Supplied records Start Marker
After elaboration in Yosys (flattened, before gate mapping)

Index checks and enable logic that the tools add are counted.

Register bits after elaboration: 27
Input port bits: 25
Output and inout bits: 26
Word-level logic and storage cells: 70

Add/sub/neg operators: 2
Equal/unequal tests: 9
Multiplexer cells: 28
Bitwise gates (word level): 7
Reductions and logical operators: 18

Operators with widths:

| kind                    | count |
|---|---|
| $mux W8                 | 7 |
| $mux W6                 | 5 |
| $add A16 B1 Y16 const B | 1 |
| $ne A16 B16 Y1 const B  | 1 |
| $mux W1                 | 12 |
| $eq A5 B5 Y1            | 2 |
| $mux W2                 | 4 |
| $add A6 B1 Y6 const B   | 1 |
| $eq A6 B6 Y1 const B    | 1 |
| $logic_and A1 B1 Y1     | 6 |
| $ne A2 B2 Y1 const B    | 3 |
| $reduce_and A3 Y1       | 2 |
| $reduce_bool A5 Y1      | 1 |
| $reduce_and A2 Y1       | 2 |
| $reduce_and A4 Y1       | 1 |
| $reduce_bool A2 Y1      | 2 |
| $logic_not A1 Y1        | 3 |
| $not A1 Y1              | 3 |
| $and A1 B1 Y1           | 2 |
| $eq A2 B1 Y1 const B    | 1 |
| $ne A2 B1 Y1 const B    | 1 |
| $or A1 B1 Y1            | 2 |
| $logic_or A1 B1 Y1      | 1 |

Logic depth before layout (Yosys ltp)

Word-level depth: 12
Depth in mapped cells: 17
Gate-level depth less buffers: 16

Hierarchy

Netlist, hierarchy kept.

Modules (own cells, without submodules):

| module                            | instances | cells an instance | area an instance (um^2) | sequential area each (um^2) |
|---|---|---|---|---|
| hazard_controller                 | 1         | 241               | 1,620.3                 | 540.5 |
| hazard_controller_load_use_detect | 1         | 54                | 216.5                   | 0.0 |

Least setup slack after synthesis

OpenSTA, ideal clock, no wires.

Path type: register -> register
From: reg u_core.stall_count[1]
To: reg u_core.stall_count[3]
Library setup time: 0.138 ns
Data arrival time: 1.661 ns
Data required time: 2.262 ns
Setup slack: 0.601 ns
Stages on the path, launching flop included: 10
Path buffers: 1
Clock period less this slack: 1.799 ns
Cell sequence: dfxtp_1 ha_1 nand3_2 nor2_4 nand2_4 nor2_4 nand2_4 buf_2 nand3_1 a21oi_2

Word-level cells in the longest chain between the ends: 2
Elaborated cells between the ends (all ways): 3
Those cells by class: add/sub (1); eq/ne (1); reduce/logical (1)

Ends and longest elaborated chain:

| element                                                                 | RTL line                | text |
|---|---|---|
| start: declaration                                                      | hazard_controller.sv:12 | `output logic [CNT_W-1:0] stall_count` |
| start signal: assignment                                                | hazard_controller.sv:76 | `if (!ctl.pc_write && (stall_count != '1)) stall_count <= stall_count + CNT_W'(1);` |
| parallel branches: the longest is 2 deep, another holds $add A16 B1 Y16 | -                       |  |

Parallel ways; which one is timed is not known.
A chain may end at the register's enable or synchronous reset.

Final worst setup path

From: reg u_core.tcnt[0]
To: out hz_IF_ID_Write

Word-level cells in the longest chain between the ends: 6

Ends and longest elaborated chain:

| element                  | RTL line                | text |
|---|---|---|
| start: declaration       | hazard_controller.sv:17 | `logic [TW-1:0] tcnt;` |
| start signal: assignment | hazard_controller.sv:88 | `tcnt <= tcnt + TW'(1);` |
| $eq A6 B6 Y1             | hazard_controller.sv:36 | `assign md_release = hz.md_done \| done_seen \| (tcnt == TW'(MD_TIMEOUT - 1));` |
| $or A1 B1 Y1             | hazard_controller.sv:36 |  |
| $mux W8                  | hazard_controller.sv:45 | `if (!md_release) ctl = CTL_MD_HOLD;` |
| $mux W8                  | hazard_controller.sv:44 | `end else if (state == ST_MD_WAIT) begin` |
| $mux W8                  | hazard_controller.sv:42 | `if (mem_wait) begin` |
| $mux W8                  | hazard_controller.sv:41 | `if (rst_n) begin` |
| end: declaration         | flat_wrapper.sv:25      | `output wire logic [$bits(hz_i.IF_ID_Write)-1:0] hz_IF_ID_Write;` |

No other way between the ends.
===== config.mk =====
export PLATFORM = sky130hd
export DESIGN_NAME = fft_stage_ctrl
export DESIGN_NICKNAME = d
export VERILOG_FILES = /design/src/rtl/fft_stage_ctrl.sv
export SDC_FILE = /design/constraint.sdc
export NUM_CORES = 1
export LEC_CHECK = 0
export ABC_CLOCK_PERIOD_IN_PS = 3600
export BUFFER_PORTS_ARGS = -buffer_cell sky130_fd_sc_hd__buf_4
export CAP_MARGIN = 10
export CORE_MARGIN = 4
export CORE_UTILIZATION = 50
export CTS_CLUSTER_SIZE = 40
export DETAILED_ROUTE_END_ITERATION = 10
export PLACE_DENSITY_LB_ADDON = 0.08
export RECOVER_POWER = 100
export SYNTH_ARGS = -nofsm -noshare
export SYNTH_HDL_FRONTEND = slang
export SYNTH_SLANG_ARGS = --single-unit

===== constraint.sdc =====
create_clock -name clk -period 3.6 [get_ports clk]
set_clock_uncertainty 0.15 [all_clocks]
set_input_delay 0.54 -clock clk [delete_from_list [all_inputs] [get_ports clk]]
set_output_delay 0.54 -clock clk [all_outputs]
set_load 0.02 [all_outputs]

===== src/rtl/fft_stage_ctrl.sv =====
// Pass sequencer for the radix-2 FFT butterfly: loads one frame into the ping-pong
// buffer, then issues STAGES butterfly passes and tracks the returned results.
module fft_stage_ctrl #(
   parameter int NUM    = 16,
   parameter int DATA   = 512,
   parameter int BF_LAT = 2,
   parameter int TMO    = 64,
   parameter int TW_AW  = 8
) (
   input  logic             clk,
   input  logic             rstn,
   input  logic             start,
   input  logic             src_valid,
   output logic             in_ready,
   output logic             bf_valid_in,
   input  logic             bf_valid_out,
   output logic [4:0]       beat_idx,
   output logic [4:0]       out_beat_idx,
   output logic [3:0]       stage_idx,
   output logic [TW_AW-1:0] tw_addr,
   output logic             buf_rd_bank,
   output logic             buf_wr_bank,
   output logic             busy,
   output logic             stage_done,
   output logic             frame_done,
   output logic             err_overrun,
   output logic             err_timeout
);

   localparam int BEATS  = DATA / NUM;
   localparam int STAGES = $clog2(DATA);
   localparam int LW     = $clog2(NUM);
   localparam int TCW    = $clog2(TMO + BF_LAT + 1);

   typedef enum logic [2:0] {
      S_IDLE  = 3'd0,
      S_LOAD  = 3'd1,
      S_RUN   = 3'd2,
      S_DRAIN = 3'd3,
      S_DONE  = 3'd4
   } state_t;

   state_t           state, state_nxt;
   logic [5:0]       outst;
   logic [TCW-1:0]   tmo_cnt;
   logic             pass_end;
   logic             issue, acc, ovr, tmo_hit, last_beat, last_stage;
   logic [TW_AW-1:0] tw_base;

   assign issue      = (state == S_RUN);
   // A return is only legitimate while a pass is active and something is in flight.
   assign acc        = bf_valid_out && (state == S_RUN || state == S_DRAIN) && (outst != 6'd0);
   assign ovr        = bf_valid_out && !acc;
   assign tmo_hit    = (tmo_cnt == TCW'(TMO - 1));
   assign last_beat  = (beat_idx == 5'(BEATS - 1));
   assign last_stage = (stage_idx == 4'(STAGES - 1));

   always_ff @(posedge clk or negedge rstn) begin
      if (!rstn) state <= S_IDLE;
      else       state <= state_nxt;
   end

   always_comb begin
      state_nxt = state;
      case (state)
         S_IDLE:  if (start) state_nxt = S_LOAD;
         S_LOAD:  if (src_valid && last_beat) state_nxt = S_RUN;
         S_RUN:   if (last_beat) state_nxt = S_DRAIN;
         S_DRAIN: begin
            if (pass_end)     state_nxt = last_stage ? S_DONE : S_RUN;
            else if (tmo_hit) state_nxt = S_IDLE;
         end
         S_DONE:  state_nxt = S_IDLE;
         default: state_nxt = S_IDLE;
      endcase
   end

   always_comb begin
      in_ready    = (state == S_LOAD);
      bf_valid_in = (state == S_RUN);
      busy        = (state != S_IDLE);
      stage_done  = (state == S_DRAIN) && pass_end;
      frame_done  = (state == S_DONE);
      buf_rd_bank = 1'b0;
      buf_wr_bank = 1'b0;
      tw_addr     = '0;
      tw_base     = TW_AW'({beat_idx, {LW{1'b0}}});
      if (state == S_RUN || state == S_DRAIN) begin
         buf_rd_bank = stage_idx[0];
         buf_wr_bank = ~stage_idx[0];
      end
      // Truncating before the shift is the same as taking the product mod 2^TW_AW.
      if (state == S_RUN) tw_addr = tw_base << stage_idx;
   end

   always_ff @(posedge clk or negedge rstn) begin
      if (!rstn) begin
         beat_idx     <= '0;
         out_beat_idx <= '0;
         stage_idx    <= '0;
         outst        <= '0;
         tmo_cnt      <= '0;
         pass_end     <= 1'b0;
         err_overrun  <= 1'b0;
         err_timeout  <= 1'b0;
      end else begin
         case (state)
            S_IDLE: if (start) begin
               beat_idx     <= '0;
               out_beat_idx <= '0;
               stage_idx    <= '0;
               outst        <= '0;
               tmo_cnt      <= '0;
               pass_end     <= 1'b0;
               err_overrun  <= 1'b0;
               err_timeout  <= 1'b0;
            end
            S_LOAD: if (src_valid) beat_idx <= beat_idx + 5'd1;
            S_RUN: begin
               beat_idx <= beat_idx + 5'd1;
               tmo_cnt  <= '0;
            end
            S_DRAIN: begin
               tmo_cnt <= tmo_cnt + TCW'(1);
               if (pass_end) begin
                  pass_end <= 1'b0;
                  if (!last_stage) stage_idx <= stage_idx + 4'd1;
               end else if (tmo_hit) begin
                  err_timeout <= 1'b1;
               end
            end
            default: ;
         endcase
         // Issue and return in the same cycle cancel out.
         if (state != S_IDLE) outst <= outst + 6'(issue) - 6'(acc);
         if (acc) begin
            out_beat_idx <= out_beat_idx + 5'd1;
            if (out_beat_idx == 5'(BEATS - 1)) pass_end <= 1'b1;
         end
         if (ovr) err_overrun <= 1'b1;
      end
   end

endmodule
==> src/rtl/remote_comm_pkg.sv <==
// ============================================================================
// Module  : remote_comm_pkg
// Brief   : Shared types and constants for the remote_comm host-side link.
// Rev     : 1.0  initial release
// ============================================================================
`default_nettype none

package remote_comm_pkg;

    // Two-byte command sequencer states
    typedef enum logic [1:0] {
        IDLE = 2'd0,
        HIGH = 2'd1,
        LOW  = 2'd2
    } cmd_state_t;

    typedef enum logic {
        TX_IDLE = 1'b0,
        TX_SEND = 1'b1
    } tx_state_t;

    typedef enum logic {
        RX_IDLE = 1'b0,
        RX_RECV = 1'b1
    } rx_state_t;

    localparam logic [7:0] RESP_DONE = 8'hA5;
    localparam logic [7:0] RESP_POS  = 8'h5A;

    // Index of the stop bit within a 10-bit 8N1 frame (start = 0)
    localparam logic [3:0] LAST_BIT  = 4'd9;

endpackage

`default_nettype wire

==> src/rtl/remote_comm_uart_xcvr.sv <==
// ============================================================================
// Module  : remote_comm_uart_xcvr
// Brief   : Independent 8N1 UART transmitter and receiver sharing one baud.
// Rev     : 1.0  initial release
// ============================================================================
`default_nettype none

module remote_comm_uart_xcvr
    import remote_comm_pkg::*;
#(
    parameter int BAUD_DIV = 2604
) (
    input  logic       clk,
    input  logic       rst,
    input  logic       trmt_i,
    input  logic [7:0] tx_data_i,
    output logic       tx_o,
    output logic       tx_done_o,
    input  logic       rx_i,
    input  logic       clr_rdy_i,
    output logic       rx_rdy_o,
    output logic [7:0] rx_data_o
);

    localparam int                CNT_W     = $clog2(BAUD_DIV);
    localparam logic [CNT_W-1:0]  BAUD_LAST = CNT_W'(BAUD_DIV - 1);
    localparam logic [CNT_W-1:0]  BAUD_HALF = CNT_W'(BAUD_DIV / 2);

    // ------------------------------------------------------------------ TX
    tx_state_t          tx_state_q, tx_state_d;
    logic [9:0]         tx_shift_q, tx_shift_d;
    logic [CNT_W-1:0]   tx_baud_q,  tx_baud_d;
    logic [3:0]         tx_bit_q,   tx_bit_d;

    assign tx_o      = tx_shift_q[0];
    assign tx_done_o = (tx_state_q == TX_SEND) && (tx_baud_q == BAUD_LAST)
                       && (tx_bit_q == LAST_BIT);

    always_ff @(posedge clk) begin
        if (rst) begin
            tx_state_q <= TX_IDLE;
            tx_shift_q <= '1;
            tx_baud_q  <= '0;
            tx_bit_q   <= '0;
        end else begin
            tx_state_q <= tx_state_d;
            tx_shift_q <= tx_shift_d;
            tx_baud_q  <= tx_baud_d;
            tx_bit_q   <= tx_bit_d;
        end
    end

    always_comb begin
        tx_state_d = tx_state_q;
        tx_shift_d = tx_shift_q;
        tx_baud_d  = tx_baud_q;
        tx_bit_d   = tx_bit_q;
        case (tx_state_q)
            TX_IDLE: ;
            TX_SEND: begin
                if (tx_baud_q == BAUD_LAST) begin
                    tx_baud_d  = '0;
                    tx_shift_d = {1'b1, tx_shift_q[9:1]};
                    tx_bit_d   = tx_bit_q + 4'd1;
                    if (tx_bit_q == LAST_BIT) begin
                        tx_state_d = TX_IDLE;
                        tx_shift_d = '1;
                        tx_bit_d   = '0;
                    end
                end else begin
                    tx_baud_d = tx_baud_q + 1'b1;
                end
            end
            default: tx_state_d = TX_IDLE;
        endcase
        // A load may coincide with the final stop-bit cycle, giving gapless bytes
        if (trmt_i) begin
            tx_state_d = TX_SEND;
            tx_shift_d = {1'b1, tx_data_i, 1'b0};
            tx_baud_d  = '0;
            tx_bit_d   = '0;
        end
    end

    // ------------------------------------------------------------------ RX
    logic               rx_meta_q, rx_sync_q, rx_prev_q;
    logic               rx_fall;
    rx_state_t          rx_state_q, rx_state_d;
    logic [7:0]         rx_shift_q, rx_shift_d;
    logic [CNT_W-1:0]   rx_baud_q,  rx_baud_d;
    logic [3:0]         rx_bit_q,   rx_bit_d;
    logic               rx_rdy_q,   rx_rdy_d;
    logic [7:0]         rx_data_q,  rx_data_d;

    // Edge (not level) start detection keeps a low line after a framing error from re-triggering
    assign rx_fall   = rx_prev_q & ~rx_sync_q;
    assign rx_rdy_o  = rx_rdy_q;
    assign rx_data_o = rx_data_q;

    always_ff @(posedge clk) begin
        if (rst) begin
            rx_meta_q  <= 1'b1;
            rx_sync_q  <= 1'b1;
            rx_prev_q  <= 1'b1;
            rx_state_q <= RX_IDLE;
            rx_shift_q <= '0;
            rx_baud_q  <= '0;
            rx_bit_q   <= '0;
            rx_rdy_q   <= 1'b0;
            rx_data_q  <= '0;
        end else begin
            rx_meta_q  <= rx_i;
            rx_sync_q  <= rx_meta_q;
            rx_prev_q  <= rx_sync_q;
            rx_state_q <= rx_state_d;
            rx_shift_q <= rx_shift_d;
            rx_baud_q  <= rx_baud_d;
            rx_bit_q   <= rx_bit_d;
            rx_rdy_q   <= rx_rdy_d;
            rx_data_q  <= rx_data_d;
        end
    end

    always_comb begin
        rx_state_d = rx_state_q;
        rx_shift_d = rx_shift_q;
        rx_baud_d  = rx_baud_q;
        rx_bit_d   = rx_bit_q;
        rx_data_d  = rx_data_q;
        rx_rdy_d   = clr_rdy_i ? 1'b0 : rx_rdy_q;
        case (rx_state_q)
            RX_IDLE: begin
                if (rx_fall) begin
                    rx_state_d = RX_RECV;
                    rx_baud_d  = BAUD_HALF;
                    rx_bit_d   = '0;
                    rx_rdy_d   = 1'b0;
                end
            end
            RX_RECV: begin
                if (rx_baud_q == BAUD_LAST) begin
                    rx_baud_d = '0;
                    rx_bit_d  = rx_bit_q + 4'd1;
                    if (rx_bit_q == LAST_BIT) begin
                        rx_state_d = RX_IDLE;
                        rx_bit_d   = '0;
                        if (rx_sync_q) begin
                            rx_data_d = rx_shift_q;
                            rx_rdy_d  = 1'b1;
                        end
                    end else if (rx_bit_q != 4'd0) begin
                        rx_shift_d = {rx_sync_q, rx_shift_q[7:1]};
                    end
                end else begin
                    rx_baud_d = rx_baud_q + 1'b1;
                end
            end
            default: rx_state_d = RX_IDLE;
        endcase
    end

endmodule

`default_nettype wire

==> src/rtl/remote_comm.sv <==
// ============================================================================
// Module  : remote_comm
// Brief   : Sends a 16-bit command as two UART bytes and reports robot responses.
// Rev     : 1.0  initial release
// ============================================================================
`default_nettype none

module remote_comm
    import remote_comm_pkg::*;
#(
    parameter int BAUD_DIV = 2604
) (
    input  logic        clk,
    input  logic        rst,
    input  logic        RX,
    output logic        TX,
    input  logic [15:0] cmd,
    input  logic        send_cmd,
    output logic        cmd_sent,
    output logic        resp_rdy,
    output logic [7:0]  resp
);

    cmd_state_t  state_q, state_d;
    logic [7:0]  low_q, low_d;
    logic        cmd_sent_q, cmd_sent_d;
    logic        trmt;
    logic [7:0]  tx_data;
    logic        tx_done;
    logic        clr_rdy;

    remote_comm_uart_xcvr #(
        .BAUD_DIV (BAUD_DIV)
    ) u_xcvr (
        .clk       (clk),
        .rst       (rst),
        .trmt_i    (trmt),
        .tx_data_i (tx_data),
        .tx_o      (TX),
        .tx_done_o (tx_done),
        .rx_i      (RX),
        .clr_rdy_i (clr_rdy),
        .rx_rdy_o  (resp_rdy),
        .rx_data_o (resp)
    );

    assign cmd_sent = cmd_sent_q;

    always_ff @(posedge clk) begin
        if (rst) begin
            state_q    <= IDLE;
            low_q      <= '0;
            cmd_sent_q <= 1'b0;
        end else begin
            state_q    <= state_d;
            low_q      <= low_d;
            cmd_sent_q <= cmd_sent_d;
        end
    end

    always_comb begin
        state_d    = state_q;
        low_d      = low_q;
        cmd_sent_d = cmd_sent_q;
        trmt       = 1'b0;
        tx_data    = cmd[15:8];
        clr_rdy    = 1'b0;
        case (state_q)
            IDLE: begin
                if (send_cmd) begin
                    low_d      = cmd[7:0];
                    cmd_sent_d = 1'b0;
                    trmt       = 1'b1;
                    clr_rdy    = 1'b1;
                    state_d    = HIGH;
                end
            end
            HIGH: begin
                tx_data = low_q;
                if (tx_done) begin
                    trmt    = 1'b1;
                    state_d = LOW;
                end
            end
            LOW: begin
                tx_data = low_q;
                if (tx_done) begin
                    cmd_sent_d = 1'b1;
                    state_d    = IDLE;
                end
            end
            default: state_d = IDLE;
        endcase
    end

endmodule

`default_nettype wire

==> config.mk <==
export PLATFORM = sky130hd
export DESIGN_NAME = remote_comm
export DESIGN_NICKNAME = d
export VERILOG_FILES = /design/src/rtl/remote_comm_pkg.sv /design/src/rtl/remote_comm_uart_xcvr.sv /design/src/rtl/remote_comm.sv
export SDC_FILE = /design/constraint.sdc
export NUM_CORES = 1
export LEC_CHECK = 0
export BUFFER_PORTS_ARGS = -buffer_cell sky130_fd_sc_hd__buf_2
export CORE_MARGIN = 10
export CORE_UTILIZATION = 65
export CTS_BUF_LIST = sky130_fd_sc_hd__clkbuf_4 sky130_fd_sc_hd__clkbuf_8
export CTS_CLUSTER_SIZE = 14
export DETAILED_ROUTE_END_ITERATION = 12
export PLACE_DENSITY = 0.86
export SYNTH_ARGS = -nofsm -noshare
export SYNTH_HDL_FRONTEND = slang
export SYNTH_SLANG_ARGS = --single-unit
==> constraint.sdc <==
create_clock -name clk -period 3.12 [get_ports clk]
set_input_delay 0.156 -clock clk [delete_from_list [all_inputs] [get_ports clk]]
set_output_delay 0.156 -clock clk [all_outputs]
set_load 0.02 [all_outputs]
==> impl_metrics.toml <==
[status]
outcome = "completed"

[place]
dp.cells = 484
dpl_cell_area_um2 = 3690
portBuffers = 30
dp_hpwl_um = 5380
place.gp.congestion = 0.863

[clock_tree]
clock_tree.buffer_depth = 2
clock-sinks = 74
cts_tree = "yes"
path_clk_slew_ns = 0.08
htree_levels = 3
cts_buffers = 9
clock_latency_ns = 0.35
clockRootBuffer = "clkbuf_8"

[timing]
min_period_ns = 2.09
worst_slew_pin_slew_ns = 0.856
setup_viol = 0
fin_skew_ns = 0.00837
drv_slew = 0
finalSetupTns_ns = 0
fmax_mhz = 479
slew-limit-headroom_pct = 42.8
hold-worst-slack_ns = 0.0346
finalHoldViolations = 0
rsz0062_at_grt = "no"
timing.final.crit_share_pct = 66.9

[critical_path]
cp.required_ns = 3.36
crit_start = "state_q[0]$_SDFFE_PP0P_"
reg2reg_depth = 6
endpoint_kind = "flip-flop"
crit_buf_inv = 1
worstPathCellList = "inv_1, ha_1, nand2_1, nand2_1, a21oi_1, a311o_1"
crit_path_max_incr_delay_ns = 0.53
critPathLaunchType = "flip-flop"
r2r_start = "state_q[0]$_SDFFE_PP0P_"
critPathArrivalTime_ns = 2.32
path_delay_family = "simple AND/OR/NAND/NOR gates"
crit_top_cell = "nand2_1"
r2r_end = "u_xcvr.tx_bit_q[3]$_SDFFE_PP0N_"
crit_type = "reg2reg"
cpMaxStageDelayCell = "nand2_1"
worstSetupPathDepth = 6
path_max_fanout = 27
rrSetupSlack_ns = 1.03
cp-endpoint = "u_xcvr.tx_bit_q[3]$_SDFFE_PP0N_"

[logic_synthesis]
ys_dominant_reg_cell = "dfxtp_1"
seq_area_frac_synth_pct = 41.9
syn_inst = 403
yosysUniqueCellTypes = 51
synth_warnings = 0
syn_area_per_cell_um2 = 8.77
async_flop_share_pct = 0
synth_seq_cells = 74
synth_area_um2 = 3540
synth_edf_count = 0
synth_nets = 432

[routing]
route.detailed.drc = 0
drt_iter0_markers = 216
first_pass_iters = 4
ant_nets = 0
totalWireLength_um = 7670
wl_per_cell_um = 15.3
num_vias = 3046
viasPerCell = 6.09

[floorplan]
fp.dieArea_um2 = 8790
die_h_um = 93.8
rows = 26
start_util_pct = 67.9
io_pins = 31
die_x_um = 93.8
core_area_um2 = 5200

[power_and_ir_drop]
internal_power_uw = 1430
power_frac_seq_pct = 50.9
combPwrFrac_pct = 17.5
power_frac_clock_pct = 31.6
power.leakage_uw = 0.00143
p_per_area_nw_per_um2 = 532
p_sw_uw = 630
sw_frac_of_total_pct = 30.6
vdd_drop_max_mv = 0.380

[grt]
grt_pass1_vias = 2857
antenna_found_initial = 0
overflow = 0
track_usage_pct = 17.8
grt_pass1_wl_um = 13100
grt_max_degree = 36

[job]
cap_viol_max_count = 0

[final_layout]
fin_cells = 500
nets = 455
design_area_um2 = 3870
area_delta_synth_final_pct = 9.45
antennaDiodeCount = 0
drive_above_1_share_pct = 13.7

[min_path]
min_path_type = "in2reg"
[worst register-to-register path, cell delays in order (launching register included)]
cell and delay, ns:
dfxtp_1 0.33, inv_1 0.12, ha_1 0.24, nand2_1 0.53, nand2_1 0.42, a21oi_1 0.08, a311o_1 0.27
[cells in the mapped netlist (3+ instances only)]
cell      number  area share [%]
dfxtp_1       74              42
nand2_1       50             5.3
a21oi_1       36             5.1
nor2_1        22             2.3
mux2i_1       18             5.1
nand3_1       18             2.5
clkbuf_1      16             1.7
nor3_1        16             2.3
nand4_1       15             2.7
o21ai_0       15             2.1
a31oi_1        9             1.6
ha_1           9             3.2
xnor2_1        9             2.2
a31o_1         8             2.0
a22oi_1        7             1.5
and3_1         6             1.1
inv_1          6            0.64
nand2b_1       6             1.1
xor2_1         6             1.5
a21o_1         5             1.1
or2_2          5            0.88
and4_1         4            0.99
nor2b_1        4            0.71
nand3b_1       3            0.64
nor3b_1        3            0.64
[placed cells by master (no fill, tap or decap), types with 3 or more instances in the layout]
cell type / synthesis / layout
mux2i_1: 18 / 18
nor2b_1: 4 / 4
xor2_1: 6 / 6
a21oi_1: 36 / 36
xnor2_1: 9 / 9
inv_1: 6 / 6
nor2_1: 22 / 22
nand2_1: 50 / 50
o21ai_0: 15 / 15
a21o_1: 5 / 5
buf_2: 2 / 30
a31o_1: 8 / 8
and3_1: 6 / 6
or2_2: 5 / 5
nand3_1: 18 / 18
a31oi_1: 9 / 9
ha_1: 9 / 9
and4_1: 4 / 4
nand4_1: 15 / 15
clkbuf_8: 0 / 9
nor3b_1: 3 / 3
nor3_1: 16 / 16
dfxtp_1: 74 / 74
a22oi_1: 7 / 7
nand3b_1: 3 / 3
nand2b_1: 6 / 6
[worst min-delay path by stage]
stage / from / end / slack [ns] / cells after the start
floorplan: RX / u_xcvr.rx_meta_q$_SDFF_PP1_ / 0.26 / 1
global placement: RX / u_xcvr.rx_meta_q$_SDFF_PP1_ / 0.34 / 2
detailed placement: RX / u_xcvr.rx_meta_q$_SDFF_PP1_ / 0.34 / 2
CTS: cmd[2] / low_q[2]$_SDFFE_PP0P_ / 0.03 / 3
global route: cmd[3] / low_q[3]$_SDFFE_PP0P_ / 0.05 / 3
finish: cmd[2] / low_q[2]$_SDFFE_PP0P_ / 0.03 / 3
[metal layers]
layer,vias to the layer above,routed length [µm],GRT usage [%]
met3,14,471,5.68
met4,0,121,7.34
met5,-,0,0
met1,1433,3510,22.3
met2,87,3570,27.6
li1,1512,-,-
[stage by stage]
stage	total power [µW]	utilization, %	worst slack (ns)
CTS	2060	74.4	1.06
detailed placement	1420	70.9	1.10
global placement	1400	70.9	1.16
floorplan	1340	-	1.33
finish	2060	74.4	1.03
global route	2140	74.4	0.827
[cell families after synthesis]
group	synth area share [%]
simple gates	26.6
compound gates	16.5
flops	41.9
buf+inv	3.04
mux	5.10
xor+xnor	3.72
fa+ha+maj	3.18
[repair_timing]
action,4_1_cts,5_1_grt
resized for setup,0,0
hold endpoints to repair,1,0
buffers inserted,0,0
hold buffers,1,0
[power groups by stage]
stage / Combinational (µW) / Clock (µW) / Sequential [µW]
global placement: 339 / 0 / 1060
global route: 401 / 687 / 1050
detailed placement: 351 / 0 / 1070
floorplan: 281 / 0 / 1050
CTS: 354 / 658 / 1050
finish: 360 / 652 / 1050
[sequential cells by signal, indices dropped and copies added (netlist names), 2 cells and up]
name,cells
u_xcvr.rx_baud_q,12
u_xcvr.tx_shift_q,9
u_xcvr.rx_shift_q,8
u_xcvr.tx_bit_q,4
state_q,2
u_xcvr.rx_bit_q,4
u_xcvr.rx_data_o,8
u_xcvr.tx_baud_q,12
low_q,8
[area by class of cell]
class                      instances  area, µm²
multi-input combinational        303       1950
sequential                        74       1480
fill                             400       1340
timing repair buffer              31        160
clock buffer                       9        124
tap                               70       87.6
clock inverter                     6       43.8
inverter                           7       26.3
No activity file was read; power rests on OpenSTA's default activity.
Supplied records End Marker
Counting only lines above that contain the string "enable", report how many there are and write nothing further.

**The completed task**:
2